Scott rescued me.  As God was changing my heart, Scott was changing my circumstances.  He showed me what it meant for a father to love his children; I began to know God as my Father.  He explained things from a man's point of view; I learned to love with God's heart although others are different.  He taught me how a good husband loves his bride; I began to see the love of Christ for His bride, the church -- the body of believers. 

Jeremiah 3:14 -- "I am married unto you."

Imagine, if you will, the groom who waits expectantly at the front of the church for his bride, clothed in spotless white to join him.  To him, she is the most beautiful one on whom he has ever rested his eyes.  To him, she is purity and light.  He has worked just to meet her, and will continue to work to keep her.  He has pulled her up to know just how precious she is to him.  He will cherish her.  He will share her sorrows and joys.  He will protect her.  He will never leave her.  He provides for her.  He shares whatever wealth he has with her.  He will give her a new name -- his own.  Nothing but death will separate him from her. 

The church of Christ is His bride.  But unlike the mortal union that is marriage, death is no wedge between Jesus and His bride.  In heaven, Jesus and His bride will celebrate their blessed bond.  A bond in which the bride and groom have been conformed to one heart.

I see Scott very differently now.  I see him as the one who was not ignorant to my imperfections, but chose to see me with loving eyes.  I see him as a hero to his children and me, and a servant to God.  I see him as the one who's love brought the pages of God's Word to life for me -- a living example of the Husband, Christ. 

Monday, November 14, 2011

Are We Even Speaking the Same Language?

Four years of high school Spanish and I can ask for the bathroom, identify a seahorse, and correctly name six of the seven days of the week.  So when Christine told me last year that she wanted to take French, I knew it was time for Rosetta Stone.  Six months later she was still screaming, "I HATE this stupid thing!" in English.  Apologetics it is, then.  Knowing her plans to go away to school next year, I figured it could only help. 

We are currently talking about some of the religions that have taken hold in America -- Islam being one of them -- and what appears on TLC, but "All-American Muslim," a new series which premiered last night!  In the first episode, an Irish Catholic man was converting to Islam in order to marry a Muslim woman; by admission, she does not adhere to Islam's strict practices, and based on the discussion with his mother, his conversion is more of an issue of tradition than eternal destiny.  In one scene, Jeff the groom-to-be is speaking with his future father-in-law about his conversion.  His fiancee's father says, "You are not renouncing anything, only adding to it."  One of the greatest lessons taught in the Garden of Eden is that the best lies are those closest to the truth.  Isn't this what any person making a difficult decision wants to hear?  "Relax, you can have your cake and eat it, too.  It's a minor adjustment."

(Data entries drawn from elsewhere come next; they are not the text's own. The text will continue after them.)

[src/rtl/alu_pkg.sv]
// Shared constants for the ALU control block: operation codes, ALU_op classes,
// funct encodings and the multiplier state type.
package alu_pkg;

    localparam int OP_W = 4;

    // ALU operation codes driven to the ALU
    localparam logic [3:0] ALU_AND  = 4'b0000;
    localparam logic [3:0] ALU_OR   = 4'b0001;
    localparam logic [3:0] ALU_ADD  = 4'b0010;
    localparam logic [3:0] ALU_XOR  = 4'b0011;
    localparam logic [3:0] ALU_SUB  = 4'b0110;
    localparam logic [3:0] ALU_SLT  = 4'b0111;
    localparam logic [3:0] ALU_SLTU = 4'b1000;
    localparam logic [3:0] ALU_NOR  = 4'b1100;

    // ALU_op classes from the main control unit
    localparam logic [1:0] CLS_ADD   = 2'b00;
    localparam logic [1:0] CLS_SUB   = 2'b01;
    localparam logic [1:0] CLS_RTYPE = 2'b10;
    localparam logic [1:0] CLS_RSVD  = 2'b11;

    // R-type funct field encodings
    localparam logic [5:0] F_ADD   = 6'b100000;
    localparam logic [5:0] F_ADDU  = 6'b100001;
    localparam logic [5:0] F_SUB   = 6'b100010;
    localparam logic [5:0] F_SUBU  = 6'b100011;
    localparam logic [5:0] F_AND   = 6'b100100;
    localparam logic [5:0] F_OR    = 6'b100101;
    localparam logic [5:0] F_XOR   = 6'b100110;
    localparam logic [5:0] F_NOR   = 6'b100111;
    localparam logic [5:0] F_SLT   = 6'b101010;
    localparam logic [5:0] F_SLTU  = 6'b101011;
    localparam logic [5:0] F_JR    = 6'b001000;
    localparam logic [5:0] F_MULT  = 6'b011000;
    localparam logic [5:0] F_MULTU = 6'b011001;
    localparam logic [5:0] F_MFHI  = 6'b010000;
    localparam logic [5:0] F_MTHI  = 6'b010001;
    localparam logic [5:0] F_MFLO  = 6'b010010;
    localparam logic [5:0] F_MTLO  = 6'b010011;

    // Iterative multiplier sequencing
    typedef enum logic {
        MI_IDLE = 1'b0,
        MI_BUSY = 1'b1
    } mi_state_e;

endpackage

[src/rtl/mult_iter.sv]
// Iterative shift-add multiplier on unsigned magnitudes. One multiplier bit is
// consumed per clock; the final product is sign-corrected on the way out.
module mult_iter
    import alu_pkg::*;
#(
    parameter int WIDTH = 32
) (
    input  logic                 clk,
    input  logic                 rst_n,
    input  logic                 start,
    input  logic                 abort,
    input  logic [WIDTH-1:0]     mcand_in,
    input  logic [WIDTH-1:0]     mplier_in,
    input  logic                 sign_in,
    output logic                 busy_o,
    output logic                 done_o,
    output logic [2*WIDTH-1:0]   product_o
);

    localparam int CW = $clog2(WIDTH);
    localparam int PW = 2 * WIDTH;

    mi_state_e        state_q,  state_d;
    logic [CW-1:0]    count_q,  count_d;
    logic [WIDTH-1:0] mcand_q,  mcand_d;
    logic [WIDTH-1:0] mplier_q, mplier_d;
    logic [PW-1:0]    acc_q,    acc_d;
    logic             sign_q,   sign_d;

    logic [WIDTH:0]   step_sum;
    logic [PW-1:0]    acc_step;

    // State register: sequencing, operands and the running partial product
    always_ff @(posedge clk or negedge rst_n) begin
        if (!rst_n) begin
            state_q  <= MI_IDLE;
            count_q  <= '0;
            mcand_q  <= '0;
            mplier_q <= '0;
            acc_q    <= '0;
            sign_q   <= 1'b0;
        end else begin
            state_q  <= state_d;
            count_q  <= count_d;
            mcand_q  <= mcand_d;
            mplier_q <= mplier_d;
            acc_q    <= acc_d;
            sign_q   <= sign_d;
        end
    end

    // Next state: add the multiplicand into the upper half when the current
    // multiplier bit is set, then shift the whole accumulator right by one
    always_comb begin
        state_d  = state_q;
        count_d  = count_q;
        mcand_d  = mcand_q;
        mplier_d = mplier_q;
        acc_d    = acc_q;
        sign_d   = sign_q;
        done_o   = 1'b0;

        step_sum = {1'b0, acc_q[PW-1:WIDTH]} + (mplier_q[0] ? {1'b0, mcand_q} : '0);
        acc_step = {step_sum, acc_q[WIDTH-1:1]};

        case (state_q)
            MI_IDLE: begin
                if (start) begin
                    mcand_d  = mcand_in;
                    mplier_d = mplier_in;
                    sign_d   = sign_in;
                    acc_d    = '0;
                    count_d  = '0;
                    state_d  = MI_BUSY;
                end
            end
            MI_BUSY: begin
                if (abort) begin
                    // Operands stay put; the product simply never emerges
                    count_d = '0;
                    state_d = MI_IDLE;
                end else begin
                    acc_d    = acc_step;
                    mplier_d = mplier_q >> 1;
                    count_d  = count_q + CW'(1);
                    if (count_q == CW'(WIDTH - 1)) begin
                        count_d = '0;
                        state_d = MI_IDLE;
                        done_o  = 1'b1;
                    end
                end
            end
            default: state_d = MI_IDLE;
        endcase
    end

    // Product is only meaningful while done_o is high (the final step)
    assign product_o = sign_q ? (~acc_step + PW'(1)) : acc_step;
    assign busy_o    = (state_q == MI_BUSY);

endmodule

[src/rtl/alu_control_mc.sv]
// ALU control with full R-type decode, illegal-instruction flag, and an
// iterative multiplier owning the HI/LO registers.
module alu_control_mc
    import alu_pkg::*;
#(
    parameter int WIDTH = 32,
    parameter int OP_W  = alu_pkg::OP_W
) (
    input  logic             clk,
    input  logic             rst_n,
    input  logic             valid,
    input  logic [1:0]       ALU_op,
    input  logic [5:0]       funct,
    input  logic [WIDTH-1:0] a,
    input  logic [WIDTH-1:0] b,
    input  logic             flush,
    output logic [OP_W-1:0]  op,
    output logic             illegal,
    output logic             busy,
    output logic             stall,
    output logic             done,
    output logic [WIDTH-1:0] hi,
    output logic [WIDTH-1:0] lo
);

    logic [3:0]         op_code;
    logic               unknown;
    logic               is_rtype;
    logic               mult_sel;
    logic               hilo_sel;
    logic               signed_op;
    logic               issue;
    logic               idle_write;
    logic [WIDTH-1:0]   a_mag;
    logic [WIDTH-1:0]   b_mag;
    logic               prod_sign;
    logic               mul_busy;
    logic               mul_done;
    logic [2*WIDTH-1:0] mul_product;

    logic [WIDTH-1:0]   hi_q, hi_d;
    logic [WIDTH-1:0]   lo_q, lo_d;
    logic               done_q, done_d;

    // Operation decode: class first, then funct for R-type
    always_comb begin
        op_code = ALU_ADD;
        unknown = 1'b0;
        case (ALU_op)
            CLS_ADD: op_code = ALU_ADD;
            CLS_SUB: op_code = ALU_SUB;
            CLS_RTYPE: begin
                case (funct)
                    F_ADD, F_ADDU: op_code = ALU_ADD;
                    F_SUB, F_SUBU: op_code = ALU_SUB;
                    F_AND:         op_code = ALU_AND;
                    F_OR:          op_code = ALU_OR;
                    F_XOR:         op_code = ALU_XOR;
                    F_NOR:         op_code = ALU_NOR;
                    F_SLT:         op_code = ALU_SLT;
                    F_SLTU:        op_code = ALU_SLTU;
                    F_JR, F_MULT, F_MULTU,
                    F_MFHI, F_MFLO, F_MTHI, F_MTLO: op_code = ALU_ADD;
                    default:       unknown = 1'b1;
                endcase
            end
            default: unknown = 1'b1;
        endcase
    end

    assign op      = OP_W'(op_code);
    assign illegal = valid & unknown;

    // Instruction classes that interact with the multiplier / HI-LO
    always_comb begin
        is_rtype  = (ALU_op == CLS_RTYPE);
        mult_sel  = is_rtype & ((funct == F_MULT) | (funct == F_MULTU));
        hilo_sel  = is_rtype & ((funct == F_MFHI) | (funct == F_MFLO) |
                                (funct == F_MTHI) | (funct == F_MTLO));
        signed_op = (funct == F_MULT);
        stall     = mul_busy & valid & (mult_sel | hilo_sel);
        issue     = valid & mult_sel & ~mul_busy & ~flush;
        idle_write = valid & is_rtype & ~mul_busy & ~flush;
        // Magnitudes for signed multiply; the most-negative value maps to 2^(W-1)
        a_mag     = (signed_op && a[WIDTH-1]) ? (~a + WIDTH'(1)) : a;
        b_mag     = (signed_op && b[WIDTH-1]) ? (~b + WIDTH'(1)) : b;
        prod_sign = signed_op & (a[WIDTH-1] ^ b[WIDTH-1]);
    end

    mult_iter #(
        .WIDTH (WIDTH)
    ) u_mult_iter (
        .clk       (clk),
        .rst_n     (rst_n),
        .start     (issue),
        .abort     (flush),
        .mcand_in  (a_mag),
        .mplier_in (b_mag),
        .sign_in   (prod_sign),
        .busy_o    (mul_busy),
        .done_o    (mul_done),
        .product_o (mul_product)
    );

    // HI/LO update: product on completion, otherwise mthi/mtlo when idle
    always_comb begin
        hi_d   = hi_q;
        lo_d   = lo_q;
        done_d = mul_done;
        if (mul_done) begin
            hi_d = mul_product[2*WIDTH-1:WIDTH];
            lo_d = mul_product[WIDTH-1:0];
        end else if (idle_write && funct == F_MTHI) begin
            hi_d = a;
        end else if (idle_write && funct == F_MTLO) begin
            lo_d = a;
        end
    end

    // HI/LO and done-pulse registers
    always_ff @(posedge clk or negedge rst_n) begin
        if (!rst_n) begin
            hi_q   <= '0;
            lo_q   <= '0;
            done_q <= 1'b0;
        end else begin
            hi_q   <= hi_d;
            lo_q   <= lo_d;
            done_q <= done_d;
        end
    end

    assign busy = mul_busy;
    assign done = done_q;
    assign hi   = hi_q;
    assign lo   = lo_q;

endmodule

[config.mk]
export PLATFORM = sky130hd
export DESIGN_NAME = alu_control_mc
export DESIGN_NICKNAME = d
export VERILOG_FILES = /design/src/rtl/alu_pkg.sv /design/src/rtl/mult_iter.sv /design/src/rtl/alu_control_mc.sv
export SDC_FILE = /design/constraint.sdc
export NUM_CORES = 1
export LEC_CHECK = 0
export BUFFER_PORTS_ARGS = -buffer_cell sky130_fd_sc_hd__buf_2
export CAP_MARGIN = 20
export CORE_MARGIN = 2
export CORE_UTILIZATION = 25
export CTS_CLUSTER_SIZE = 14
export DETAILED_ROUTE_END_ITERATION = 6
export PLACE_DENSITY = 0.49
export SYNTH_ARGS = -nofsm -noshare
export SYNTH_HDL_FRONTEND = slang
export SYNTH_SLANG_ARGS = --single-unit
[constraint.sdc]
create_clock -name clk -period 8.6 [get_ports clk]
set_clock_uncertainty 0.2 [all_clocks]
set_input_delay 0 -clock clk [delete_from_list [all_inputs] [get_ports clk]]
set_output_delay 0 -clock clk [all_outputs]
set_load 0.05 [all_outputs]
==> metrics.md, run 1 <==
| Metric | Value |
|---|---|
| Run status | `finished clean` |
| Top fanout value on the critical path | `33` |
| CP cell instances | `and2_1 -> ha_1 -> nand2_1 -> o31ai_1 -> o21ai_0 -> a21oi_1 -> xor2_1 -> a2111oi_0 -> nand3_1 -> or3_4 -> o31a_1 -> nor3_1` |
| Setup TNS | `0 ns` |
| Number of synthesized flops with an enable pin | `0` |
| Clk sinks | `199` |
| Reg2reg start | `u_mult_iter.mplier_q[0]$_DFFE_PN0P_` |
| Cts bufs inserted | `17` |
| Post-synth ARST share | `between 90% and 100%` |
| Tot Pwr | `~2100 uW` |
| DR vias/cell | `between 4 and 5` |
| GPL Wtd Cong | `between 0.8 and 0.9` |
| Largest net degree at the start of global routing | `a little under 90` |
| Post-DRT Antenna Nets | `0` |
| Power Density | `around 130 mW/mm2` |
| CTS clk-pin slew, worst paths | `roughly 0.090 ns` |
| PostCTS Resize Cnt | `0` |
| Part of the cycle the worst path needs | `between 60% and 70%` |
| Mapped Nets | `1716` |
| CTS Hold Bufs | `94` |
| Tmin final | `~5.7 ns` |
| Mapped Cells | `approximately 1600` |
| Die span in y | `roughly 230 um` |
| DIE WIDTH | `between 200 and 250 um` |
| Final wirelength | `approximately 42000 um` |
| Reg2Reg Depth | `12` |
| Vias in the first global route | `around 12000` |
| Cell area after synthesis | `approximately 0.013 mm2` |
| Hold/Removal Path Class | `input port to register` |
| CP Class | `register to register` |
| Global-route usage over all layers | `15.5%` |
| Most common cell in the netlist | `nand2_1` |
| Vias post-DR | `approximately 12000` |
| Core Area | `0.0526 mm2` |
| Drt pass-1 iters | `5` |
| Startpoint types | `register` |
| Yosys cell types | `66` |
| Min-delay src | `flush` |
| Worst vdd rail ir drop | `approximately 170 uV` |
| Syn_area_per_cell | `8.32 um2` |
| Top-area cell type share of the netlist area | `37.4%` |
| WHS Path Cells | `5` |
| Post-synth top cells | `nand2_1, o21ai_0, dfrtp_1, a21oi_1, clkbuf_1` |
| Reg2reg end | `hi[31]$_DFFE_PN0P_` |
| Worst Path Required | `8.82 ns` |
| Final Hold Vio Count | `0` |
| Leakage power | `between 0.007 and 0.008 uW` |
| RSZ-0062 raised after global routing | `false` |
| IO Pins | `~150` |
| Slowest stage cell, crit path | `a2111oi_0` |
| Clock Latency Late Sink | `0.50 ns` |
| Yosys reg bits | `199` |
| Cell row count | `between 80 and 90` |
| Endpoints failing setup | `0` |
| H-tree Lvls | `4` |
| Remaining DRCs | `0` |
| Worst Tran Pin Value | `1.02 ns` |
| Worst Path Arrival | `between 5 and 6 ns` |
| Highest Clock Rate | `approximately 180 MHz` |
| Pins Over Slew Limit | `0` |
| Wire length of the first global-routing pass | `68100 um` |
| Synth Flop Type | `dfrtp_1` |
| Routed len/inst | `about 17 um` |
| Setup crit end kind | `register` |
| Hold Path Sink | `u_mult_iter.acc_q[38]$_DFFE_PN0P_` |
| Synth warn | `0` |
| Clk buf depth | `2` |
| Die Footprint | `between 0.05 and 0.06 mm2` |
| Initial antenna violation count | `1` |
| Main area contributors after synthesis | `dfrtp_1, o21ai_0, nand2_1` |
| Worst stage delay on the critical path | `0.92 ns` |
| Max-Cap Viols | `0` |
| Area leader, netlist | `dfrtp_1` |
| Nets@finish | `between 1500 and 2000` |
| CTS tree | `done` |
| Synthesis-to-finish area growth | `21.9%` |
| Total gr overflow | `0` |
| Setup bufs post-CTS | `0` |
| Root Buffer | `clkbuf_16` |
| Sequential element share of the synthesized area | `about 37%` |
| Relative slew slack | `between 20% and 30%` |
| Number of buffers added on ports | `147` |
| N_diodes | `0` |
| Layout cells sized above 1 | `between 10 and 15%` |
| DRT iter0 DRCs | `735` |
| Initial Utilization | `25.3%` |
| HPWL Detailed | `approximately 30000 um` |
| Flop2flop setup slack | `between 2 and 3 ns` |
| # fillers | `around 5600` |
through the flow:
step / utilization, % / hold WS [ns] / cell area, um2 / cells / setup WS, ns
after detailed placement: 27.9 / -0.136 / 14700 / 2349 / 2.96
after floorplan: - / -0.496 / 13300 / 1599 / 3.74
after CTS: 30.9 / 0.00392 / 16200 / 2475 / 2.92
after global placement: 27.9 / -0.144 / 14700 / 2349 / 3.01
after global routing: 30.9 / 0.0787 / 16200 / 2475 / 2.32
final: 30.9 / 0.0422 / 16200 / 2475 / 2.90
placed cells by master (no fill, tap or decap), types with 6 or more instances in the layout:
master | Yosys | routed
and3_1 | 6 | 6
nand3_1 | 40 | 40
a21o_1 | 11 | 11
nor2_1 | 83 | 82
xnor2_1 | 72 | 72
nand2b_1 | 13 | 12
inv_1 | 20 | 20
a22o_1 | 12 | 12
buf_4 | 0 | 14
mux2i_1 | 48 | 48
buf_2 | 1 | 146
nor3_1 | 22 | 22
and4_1 | 7 | 7
a31oi_1 | 7 | 7
clkbuf_16 | 0 | 17
dlygate4sd3_1 | 0 | 93
dfrtp_1 | 199 | 197
or3_1 | 21 | 21
o41ai_1 | 18 | 18
nor4_1 | 11 | 11
xor2_1 | 67 | 67
o211ai_1 | 12 | 12
nor2b_1 | 27 | 25
a21oi_1 | 105 | 105
ha_1 | 40 | 40
nand4_1 | 7 | 7
nand2_1 | 260 | 260
o21ai_0 | 206 | 206
and2_1 | 40 | 40
a211oi_1 | 30 | 30
o31ai_1 | 34 | 34
or4_1 | 14 | 14
clkinv_8 | 0 | 6
cells by family after synthesis:
group | after synthesis | share of synthesized area [%]
adder cells (fa/ha/maj) | 41 | 3.91
XOR/XNOR | 140 | 9.28
AND/OR/NAND/NOR | 577 | 20.8
AO/OA/AOI/OAI | 471 | 21.3
flip-flops | 199 | 37.4
buffers and inverters | 120 | 3.45
multiplexers | 51 | 3.87
registers in the layout, summed over array words and instances, names as in the netlist:
| name | flops |
|---|---|
| u_mult_iter.acc_q | 63 |
| hi | 32 |
| lo | 32 |
| u_mult_iter.mcand_q | 32 |
| u_mult_iter.mplier_q | 32 |
| u_mult_iter.count_q | 5 |
| done | 1 |
| u_mult_iter.busy_o | 1 |
| u_mult_iter.sign_q | 1 |
cell type report:
| class | count | area (um2) | share of cell area [%] |
|---|---|---|---|
| inverter | 21 | 80.1 | 0.494 |
| tap | 688 | 861 | 5.31 |
| sequential | 199 | 4980 | 30.7 |
| multi-input combinational | 1280 | 7890 | 48.7 |
| clock buffer | 18 | 429 | 2.65 |
| timing repair buffer | 255 | 1810 | 11.2 |
| clock inverter | 14 | 165 | 1.02 |
metal layers:
metal  GRT usage (%)  vias to the layer above  share of wire, %
met3            2.71                       31               3.4
met1            20.9                     5865                48
met2            25.4                      225                47
met5               0                        -                 0
met4            4.20                        0               1.3
li1                -                     6029                 -
critical path, delay by kind of cell, from the launching register on:
family	cells	cell delay (ns)
AO/OA/AOI/OAI	5	2.55
AND/OR/NAND/NOR	5	1.56
flip-flops	1	0.74
adder cells (fa/ha/maj)	1	0.38
XOR/XNOR	1	0.18
power by group:
| part | internal (uW) | total (uW) | switching, uW |
|---|---|---|---|
| combinational | 107 | 288 | 181 |
| clock | 388 | 842 | 453 |
| sequential | 967 | 994 | 26.4 |
| total | 1460 | 2120 | 661 |
worst max-delay path by stage:
stage | from | to | slack [ns] | cells after the start
2_1_floorplan | u_mult_iter.mplier_q[0]$_DFFE_PN0P_ | hi[31]$_DFFE_PN0P_ | 3.74 | 15
3_3_place_gp | u_mult_iter.mplier_q[0]$_DFFE_PN0P_ | hi[31]$_DFFE_PN0P_ | 3.01 | 12
3_5_place_dp | u_mult_iter.mplier_q[0]$_DFFE_PN0P_ | hi[31]$_DFFE_PN0P_ | 2.96 | 12
4_1_cts | u_mult_iter.mplier_q[0]$_DFFE_PN0P_ | hi[31]$_DFFE_PN0P_ | 2.92 | 12
5_1_grt | u_mult_iter.mplier_q[0]$_DFFE_PN0P_ | hi[31]$_DFFE_PN0P_ | 2.32 | 12
6_report | u_mult_iter.mplier_q[0]$_DFFE_PN0P_ | hi[31]$_DFFE_PN0P_ | 2.90 | 12
Power figures use the tool's default switching activity.
==> run 2, diff against run 1 <==
PLACE_DENSITY = 0.5   (was 0.49)
clock period = 4.85 ns   (was 8.6 ns; I/O delays follow)
==> run 2 against run 1 <==
Routed wire length is 1.8% higher; critical path depth is 1 higher; non-clock buffer count is 31 higher; clock-buffer cell count is 2 higher.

First of all, the "shahada" offered by converts (and by Jeff in last night's episode) is "There is no God but Allah.  Muhammad is the messenger of Allah," or something very similar.  That in and of itself is exclusive -- "no other."  Stating there can be no other, forsaking and renouncing any that have had Allah's place before.  And The One True God?  What does He say?  Exodus 20:5: "Thou shalt not bow down thyself to them, nor serve them: for I the LORD thy God am a jealous God..."  He's not looking for any competition, nor is there any worthy of competing with Him.  The act of claiming any other god to be God, or to share the throne of heaven with Him, is renouncing God Almighty -- Jehovah.  God will not, cannot share His throne.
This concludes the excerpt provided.